Work required: Among the lines below, restate word for word only those from the line with "HPWL: 2.95 mm" through the line with "- STA puts the", with both end lines kept.

Collected data:
_____

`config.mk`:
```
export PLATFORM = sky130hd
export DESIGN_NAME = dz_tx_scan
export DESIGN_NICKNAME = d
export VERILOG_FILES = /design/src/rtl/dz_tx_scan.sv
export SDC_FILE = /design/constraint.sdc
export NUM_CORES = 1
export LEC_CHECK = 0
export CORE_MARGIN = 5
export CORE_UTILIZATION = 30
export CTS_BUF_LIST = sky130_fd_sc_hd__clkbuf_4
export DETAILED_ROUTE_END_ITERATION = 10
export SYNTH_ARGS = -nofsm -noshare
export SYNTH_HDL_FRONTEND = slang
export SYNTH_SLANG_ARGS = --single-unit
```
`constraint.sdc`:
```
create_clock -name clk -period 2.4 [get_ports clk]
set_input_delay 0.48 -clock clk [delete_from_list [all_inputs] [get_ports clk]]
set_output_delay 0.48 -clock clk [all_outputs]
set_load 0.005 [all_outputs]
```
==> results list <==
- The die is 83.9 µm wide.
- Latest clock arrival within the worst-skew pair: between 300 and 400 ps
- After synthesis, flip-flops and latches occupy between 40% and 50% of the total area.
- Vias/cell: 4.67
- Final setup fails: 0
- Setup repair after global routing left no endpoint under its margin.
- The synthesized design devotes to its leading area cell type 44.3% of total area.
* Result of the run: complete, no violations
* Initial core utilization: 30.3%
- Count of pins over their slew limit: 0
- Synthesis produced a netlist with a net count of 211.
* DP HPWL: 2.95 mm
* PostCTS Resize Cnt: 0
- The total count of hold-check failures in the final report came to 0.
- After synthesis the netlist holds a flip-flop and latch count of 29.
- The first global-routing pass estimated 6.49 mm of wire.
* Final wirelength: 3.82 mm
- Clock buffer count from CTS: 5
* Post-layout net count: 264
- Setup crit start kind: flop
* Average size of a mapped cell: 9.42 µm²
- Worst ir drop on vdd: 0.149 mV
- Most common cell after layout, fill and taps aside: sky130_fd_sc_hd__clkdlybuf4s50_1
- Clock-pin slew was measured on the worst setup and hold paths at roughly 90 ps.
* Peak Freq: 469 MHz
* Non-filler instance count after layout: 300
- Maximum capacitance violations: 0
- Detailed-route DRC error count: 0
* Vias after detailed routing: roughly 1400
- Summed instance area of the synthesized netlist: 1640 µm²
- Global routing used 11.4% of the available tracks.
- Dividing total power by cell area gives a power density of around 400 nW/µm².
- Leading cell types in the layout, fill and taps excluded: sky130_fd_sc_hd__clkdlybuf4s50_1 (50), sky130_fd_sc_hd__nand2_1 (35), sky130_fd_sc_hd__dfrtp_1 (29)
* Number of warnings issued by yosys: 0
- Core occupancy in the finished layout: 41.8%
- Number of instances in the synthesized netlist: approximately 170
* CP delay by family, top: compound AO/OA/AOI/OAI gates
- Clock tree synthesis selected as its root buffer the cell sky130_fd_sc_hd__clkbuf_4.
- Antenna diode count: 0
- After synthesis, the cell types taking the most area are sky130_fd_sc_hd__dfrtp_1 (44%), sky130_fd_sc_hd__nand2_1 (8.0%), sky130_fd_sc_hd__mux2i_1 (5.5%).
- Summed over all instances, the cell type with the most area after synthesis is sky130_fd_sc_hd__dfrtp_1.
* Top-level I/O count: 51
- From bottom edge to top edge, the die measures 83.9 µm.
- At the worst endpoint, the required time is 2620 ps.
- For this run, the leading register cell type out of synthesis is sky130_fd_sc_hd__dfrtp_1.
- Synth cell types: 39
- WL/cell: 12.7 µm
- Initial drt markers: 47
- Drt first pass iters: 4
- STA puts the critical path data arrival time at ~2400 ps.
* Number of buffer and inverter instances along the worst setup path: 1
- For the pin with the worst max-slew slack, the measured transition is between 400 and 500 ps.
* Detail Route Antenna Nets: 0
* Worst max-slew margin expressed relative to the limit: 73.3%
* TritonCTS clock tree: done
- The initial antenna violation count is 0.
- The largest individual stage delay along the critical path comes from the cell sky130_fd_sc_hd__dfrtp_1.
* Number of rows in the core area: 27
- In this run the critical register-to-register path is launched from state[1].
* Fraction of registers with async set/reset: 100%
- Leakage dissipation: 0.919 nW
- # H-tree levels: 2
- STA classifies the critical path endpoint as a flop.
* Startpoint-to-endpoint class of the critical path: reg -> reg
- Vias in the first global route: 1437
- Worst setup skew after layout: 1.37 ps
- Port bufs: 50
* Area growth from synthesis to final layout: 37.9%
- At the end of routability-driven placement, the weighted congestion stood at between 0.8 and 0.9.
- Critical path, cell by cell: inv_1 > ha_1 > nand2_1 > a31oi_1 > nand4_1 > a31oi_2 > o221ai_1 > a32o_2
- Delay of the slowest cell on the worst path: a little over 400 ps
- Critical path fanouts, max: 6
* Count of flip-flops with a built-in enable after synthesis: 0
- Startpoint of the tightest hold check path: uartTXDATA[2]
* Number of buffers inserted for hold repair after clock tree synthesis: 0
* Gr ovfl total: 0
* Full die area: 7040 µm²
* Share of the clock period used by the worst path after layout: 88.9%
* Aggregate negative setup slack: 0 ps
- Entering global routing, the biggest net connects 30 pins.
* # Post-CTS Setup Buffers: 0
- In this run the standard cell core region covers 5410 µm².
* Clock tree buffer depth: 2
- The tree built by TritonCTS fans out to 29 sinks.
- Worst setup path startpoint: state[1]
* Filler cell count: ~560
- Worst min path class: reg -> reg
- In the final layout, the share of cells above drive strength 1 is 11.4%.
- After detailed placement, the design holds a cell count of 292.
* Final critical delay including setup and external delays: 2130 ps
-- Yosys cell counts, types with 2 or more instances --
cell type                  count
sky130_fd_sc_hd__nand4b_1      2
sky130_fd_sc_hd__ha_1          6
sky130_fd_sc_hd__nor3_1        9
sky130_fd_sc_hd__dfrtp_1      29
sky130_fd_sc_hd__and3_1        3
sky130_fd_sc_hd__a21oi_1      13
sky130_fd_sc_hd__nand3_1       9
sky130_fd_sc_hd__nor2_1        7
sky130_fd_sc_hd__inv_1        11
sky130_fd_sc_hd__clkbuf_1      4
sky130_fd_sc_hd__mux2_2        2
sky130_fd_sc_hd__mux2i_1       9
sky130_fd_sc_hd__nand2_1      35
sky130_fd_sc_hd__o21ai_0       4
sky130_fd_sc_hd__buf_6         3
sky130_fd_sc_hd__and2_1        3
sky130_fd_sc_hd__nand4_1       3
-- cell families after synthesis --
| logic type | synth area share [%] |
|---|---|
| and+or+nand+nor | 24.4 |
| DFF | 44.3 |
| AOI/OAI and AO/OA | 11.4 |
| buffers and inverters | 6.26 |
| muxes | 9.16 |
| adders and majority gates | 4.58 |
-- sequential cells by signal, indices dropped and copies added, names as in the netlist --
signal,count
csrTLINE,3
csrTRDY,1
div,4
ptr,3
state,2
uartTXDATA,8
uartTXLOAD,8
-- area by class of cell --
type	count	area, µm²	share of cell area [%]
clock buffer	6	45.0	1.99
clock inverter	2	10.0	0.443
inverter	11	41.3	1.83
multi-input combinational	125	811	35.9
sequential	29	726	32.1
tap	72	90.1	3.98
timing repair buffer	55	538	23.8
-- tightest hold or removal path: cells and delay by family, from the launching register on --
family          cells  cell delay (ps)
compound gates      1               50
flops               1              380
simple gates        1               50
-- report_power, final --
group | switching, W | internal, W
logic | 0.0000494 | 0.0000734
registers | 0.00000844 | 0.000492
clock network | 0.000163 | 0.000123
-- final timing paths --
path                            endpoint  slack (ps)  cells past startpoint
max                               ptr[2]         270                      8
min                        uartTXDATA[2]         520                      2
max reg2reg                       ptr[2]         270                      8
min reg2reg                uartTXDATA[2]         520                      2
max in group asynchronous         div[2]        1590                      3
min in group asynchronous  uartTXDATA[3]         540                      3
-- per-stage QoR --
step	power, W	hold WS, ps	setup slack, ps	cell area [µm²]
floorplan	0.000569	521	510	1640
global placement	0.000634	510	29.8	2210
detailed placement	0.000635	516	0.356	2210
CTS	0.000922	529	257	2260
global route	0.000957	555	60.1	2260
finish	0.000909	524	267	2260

_____

Result for this exercise:
* DP HPWL: 2.95 mm
* PostCTS Resize Cnt: 0
- The total count of hold-check failures in the final report came to 0.
- After synthesis the netlist holds a flip-flop and latch count of 29.
- The first global-routing pass estimated 6.49 mm of wire.
* Final wirelength: 3.82 mm
- Clock buffer count from CTS: 5
* Post-layout net count: 264
- Setup crit start kind: flop
* Average size of a mapped cell: 9.42 µm²
- Worst ir drop on vdd: 0.149 mV
- Most common cell after layout, fill and taps aside: sky130_fd_sc_hd__clkdlybuf4s50_1
- Clock-pin slew was measured on the worst setup and hold paths at roughly 90 ps.
* Peak Freq: 469 MHz
* Non-filler instance count after layout: 300
- Maximum capacitance violations: 0
- Detailed-route DRC error count: 0
* Vias after detailed routing: roughly 1400
- Summed instance area of the synthesized netlist: 1640 µm²
- Global routing used 11.4% of the available tracks.
- Dividing total power by cell area gives a power density of around 400 nW/µm².
- Leading cell types in the layout, fill and taps excluded: sky130_fd_sc_hd__clkdlybuf4s50_1 (50), sky130_fd_sc_hd__nand2_1 (35), sky130_fd_sc_hd__dfrtp_1 (29)
* Number of warnings issued by yosys: 0
- Core occupancy in the finished layout: 41.8%
- Number of instances in the synthesized netlist: approximately 170
* CP delay by family, top: compound AO/OA/AOI/OAI gates
- Clock tree synthesis selected as its root buffer the cell sky130_fd_sc_hd__clkbuf_4.
- Antenna diode count: 0
- After synthesis, the cell types taking the most area are sky130_fd_sc_hd__dfrtp_1 (44%), sky130_fd_sc_hd__nand2_1 (8.0%), sky130_fd_sc_hd__mux2i_1 (5.5%).
- Summed over all instances, the cell type with the most area after synthesis is sky130_fd_sc_hd__dfrtp_1.
* Top-level I/O count: 51
- From bottom edge to top edge, the die measures 83.9 µm.
- At the worst endpoint, the required time is 2620 ps.
- For this run, the leading register cell type out of synthesis is sky130_fd_sc_hd__dfrtp_1.
- Synth cell types: 39
- WL/cell: 12.7 µm
- Initial drt markers: 47
- Drt first pass iters: 4
- STA puts the critical path data arrival time at ~2400 ps.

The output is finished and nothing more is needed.